(Working data begins)
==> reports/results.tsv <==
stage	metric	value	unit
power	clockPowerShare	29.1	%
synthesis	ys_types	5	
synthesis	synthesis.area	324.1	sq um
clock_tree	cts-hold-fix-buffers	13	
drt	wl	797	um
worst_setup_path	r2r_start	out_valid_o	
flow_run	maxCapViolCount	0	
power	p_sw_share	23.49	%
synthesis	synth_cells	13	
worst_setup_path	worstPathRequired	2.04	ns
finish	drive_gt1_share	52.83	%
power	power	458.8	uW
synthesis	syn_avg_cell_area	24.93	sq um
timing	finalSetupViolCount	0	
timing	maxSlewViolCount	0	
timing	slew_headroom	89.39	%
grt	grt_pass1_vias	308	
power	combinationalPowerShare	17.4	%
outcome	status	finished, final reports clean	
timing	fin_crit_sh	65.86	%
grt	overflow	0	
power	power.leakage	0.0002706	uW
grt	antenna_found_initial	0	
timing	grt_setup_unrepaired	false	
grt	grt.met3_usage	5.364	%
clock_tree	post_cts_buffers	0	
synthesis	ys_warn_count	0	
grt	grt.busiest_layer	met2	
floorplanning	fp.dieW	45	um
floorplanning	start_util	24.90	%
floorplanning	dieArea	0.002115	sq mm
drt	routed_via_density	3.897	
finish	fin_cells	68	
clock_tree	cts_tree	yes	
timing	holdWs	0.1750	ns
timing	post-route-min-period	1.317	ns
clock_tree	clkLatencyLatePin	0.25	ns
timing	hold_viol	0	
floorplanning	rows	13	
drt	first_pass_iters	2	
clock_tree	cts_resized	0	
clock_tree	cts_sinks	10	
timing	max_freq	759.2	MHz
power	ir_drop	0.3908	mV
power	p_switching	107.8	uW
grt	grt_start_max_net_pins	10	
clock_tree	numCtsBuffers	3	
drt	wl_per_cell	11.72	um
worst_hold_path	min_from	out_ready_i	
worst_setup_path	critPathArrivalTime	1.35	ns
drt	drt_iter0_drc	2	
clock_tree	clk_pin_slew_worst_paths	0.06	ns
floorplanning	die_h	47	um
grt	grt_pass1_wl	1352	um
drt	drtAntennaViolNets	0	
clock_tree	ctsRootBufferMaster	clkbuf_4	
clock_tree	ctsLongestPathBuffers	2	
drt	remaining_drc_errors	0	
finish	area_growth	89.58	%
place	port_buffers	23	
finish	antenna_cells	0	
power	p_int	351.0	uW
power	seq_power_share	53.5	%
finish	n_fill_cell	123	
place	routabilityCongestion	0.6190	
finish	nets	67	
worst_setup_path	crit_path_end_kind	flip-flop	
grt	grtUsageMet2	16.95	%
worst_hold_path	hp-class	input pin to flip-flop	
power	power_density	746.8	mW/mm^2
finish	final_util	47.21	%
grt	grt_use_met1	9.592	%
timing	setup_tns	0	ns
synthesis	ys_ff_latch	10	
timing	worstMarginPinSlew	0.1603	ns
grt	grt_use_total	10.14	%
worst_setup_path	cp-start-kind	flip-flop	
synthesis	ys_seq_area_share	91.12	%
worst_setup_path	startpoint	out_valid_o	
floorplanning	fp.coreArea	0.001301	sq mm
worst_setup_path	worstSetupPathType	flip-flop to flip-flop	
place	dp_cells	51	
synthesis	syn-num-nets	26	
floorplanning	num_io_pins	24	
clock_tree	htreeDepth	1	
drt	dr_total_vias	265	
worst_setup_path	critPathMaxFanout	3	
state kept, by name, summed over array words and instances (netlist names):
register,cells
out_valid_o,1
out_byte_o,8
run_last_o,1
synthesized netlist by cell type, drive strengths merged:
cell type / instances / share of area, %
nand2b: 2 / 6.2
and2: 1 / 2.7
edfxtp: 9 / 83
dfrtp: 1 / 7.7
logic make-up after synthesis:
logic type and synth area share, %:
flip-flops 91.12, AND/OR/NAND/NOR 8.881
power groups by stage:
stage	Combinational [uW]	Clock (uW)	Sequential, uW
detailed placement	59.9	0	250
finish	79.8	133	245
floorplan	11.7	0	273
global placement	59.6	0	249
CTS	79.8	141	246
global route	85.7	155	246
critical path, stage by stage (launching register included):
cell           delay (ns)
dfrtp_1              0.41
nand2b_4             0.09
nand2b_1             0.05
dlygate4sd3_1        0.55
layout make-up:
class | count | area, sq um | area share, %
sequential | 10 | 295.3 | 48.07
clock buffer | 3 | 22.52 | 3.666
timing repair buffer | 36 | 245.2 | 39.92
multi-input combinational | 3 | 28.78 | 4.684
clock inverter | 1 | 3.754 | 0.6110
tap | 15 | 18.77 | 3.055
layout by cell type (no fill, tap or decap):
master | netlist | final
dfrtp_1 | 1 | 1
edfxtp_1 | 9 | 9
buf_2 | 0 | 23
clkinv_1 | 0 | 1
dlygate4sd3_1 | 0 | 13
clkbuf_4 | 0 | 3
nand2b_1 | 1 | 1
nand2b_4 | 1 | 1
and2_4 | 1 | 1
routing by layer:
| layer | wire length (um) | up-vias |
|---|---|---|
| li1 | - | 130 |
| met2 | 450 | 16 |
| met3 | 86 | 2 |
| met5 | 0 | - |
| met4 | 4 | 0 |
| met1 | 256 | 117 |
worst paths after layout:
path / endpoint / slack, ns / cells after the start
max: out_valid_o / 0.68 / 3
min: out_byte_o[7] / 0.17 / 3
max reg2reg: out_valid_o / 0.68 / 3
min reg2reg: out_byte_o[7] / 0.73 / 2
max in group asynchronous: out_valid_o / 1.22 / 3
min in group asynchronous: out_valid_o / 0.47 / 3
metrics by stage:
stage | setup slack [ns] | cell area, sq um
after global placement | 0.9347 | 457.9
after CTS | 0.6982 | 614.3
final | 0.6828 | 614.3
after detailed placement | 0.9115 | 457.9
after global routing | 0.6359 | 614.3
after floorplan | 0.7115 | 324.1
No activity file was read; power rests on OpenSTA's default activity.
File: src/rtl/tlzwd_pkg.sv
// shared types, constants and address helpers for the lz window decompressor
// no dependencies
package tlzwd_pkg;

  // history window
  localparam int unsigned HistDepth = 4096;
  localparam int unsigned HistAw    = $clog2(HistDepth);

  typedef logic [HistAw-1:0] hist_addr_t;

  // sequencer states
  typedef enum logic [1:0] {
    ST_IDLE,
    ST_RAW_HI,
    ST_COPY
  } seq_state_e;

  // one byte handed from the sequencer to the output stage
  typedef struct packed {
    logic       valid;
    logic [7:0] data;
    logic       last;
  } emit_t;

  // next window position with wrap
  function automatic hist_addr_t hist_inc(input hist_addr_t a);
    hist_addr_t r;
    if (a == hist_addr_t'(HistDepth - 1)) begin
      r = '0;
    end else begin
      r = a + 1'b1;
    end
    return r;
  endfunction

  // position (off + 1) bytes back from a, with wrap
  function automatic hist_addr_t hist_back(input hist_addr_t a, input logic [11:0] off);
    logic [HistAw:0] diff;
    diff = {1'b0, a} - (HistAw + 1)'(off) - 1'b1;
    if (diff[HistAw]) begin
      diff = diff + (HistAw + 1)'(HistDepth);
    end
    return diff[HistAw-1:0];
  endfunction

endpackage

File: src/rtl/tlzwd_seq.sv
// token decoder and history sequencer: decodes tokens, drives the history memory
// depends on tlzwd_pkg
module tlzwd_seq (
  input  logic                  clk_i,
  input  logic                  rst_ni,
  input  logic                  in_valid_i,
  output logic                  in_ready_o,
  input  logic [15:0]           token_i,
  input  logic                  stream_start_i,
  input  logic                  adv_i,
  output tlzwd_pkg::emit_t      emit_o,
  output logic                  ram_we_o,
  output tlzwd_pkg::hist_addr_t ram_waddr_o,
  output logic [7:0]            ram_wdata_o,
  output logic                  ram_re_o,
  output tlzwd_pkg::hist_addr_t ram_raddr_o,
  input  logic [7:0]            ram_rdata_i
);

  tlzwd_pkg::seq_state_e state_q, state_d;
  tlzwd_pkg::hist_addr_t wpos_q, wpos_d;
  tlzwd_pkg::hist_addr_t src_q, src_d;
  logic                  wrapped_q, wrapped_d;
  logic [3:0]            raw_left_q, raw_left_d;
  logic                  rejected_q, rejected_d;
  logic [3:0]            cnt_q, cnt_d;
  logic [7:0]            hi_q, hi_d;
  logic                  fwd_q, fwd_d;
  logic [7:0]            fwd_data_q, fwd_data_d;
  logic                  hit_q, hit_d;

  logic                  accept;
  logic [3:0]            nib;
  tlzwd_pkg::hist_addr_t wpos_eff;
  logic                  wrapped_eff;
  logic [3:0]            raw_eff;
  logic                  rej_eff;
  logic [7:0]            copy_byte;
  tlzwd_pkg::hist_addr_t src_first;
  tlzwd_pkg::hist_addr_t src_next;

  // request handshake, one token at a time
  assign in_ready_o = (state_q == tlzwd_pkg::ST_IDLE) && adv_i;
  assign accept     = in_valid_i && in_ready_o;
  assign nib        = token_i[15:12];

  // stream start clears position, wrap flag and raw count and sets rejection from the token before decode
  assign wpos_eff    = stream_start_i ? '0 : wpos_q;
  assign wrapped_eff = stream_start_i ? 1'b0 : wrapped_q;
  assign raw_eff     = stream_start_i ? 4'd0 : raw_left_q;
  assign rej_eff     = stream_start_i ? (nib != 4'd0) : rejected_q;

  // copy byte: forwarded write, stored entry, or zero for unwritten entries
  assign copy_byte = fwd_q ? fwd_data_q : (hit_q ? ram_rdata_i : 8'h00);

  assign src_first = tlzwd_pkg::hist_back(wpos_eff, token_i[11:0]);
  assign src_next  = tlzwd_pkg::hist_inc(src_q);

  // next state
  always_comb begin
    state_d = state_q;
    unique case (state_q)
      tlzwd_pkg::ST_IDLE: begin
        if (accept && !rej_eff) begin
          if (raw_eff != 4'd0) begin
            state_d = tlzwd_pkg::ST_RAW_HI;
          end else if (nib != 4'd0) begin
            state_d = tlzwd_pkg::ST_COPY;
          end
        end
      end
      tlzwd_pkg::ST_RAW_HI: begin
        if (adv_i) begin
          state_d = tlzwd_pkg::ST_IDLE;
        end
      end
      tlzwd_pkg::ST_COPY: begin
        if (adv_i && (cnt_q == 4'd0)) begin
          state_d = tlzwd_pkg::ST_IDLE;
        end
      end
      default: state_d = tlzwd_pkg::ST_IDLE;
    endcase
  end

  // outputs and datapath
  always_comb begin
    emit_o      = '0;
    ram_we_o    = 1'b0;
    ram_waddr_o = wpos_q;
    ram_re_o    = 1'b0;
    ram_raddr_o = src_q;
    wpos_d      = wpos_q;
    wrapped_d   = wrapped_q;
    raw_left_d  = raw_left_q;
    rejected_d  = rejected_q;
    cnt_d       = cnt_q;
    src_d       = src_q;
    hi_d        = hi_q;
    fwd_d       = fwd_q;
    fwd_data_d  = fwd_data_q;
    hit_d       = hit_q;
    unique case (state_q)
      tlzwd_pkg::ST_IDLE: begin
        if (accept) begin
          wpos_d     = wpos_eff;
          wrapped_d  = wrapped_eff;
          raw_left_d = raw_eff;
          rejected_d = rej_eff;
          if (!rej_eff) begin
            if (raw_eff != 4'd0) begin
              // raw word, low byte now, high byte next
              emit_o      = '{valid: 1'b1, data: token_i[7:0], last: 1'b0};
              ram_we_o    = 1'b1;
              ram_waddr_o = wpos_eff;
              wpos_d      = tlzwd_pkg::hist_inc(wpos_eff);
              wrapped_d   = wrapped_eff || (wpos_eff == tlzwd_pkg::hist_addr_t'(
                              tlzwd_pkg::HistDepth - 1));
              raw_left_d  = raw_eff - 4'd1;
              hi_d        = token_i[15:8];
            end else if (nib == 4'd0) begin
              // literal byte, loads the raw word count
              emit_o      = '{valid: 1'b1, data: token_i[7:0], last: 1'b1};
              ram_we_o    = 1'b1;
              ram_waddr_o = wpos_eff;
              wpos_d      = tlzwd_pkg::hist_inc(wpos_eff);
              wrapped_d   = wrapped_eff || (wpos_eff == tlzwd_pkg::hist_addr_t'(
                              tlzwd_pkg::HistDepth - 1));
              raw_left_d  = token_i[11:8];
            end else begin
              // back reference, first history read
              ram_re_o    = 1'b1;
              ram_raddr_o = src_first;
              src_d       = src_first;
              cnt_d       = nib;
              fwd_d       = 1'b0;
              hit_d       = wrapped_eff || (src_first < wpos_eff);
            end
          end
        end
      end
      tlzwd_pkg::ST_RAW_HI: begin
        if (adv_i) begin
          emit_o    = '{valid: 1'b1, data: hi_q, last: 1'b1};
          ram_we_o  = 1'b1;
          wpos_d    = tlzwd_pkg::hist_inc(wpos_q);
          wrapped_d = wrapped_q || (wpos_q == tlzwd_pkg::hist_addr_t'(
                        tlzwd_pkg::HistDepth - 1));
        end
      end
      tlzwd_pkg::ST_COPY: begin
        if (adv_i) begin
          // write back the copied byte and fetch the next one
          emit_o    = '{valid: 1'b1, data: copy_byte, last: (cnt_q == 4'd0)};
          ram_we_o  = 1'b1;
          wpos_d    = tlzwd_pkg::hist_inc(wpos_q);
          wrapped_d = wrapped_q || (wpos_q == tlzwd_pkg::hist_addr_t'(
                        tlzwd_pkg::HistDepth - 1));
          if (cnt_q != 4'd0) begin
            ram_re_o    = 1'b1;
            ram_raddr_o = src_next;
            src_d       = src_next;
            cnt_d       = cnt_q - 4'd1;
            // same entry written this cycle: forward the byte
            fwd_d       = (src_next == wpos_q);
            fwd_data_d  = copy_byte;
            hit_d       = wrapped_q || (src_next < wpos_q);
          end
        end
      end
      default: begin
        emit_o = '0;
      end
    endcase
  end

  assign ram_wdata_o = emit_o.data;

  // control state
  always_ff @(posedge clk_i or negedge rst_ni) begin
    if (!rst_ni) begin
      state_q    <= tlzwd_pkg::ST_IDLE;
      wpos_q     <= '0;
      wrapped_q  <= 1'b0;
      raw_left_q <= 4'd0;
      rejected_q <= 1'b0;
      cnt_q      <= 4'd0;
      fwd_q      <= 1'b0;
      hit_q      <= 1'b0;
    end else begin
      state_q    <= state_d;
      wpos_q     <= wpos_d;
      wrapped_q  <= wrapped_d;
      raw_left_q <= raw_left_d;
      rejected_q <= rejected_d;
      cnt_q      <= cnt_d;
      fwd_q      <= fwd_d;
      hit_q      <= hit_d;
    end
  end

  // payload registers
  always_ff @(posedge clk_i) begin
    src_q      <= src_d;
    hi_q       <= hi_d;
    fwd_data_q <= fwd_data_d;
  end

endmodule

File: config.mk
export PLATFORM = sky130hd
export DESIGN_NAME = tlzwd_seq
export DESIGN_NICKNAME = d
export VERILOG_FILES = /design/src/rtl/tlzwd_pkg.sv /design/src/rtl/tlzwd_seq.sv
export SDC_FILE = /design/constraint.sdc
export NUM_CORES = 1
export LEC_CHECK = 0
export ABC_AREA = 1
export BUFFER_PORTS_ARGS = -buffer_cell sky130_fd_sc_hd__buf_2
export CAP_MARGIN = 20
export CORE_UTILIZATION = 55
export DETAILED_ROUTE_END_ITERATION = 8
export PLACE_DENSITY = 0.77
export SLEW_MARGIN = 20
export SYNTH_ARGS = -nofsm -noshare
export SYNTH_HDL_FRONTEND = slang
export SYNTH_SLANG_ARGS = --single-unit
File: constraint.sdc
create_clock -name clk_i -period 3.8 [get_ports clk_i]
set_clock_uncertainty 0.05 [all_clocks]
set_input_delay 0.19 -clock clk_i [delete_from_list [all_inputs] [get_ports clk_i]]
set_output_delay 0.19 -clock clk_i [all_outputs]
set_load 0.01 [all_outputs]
(Working data ends)
_Exercise prompt_:
When a line of the records holds the word "reports", copy that line.

_Exercise answer_:
==> reports/results.tsv <==
outcome	status	finished, final reports clean	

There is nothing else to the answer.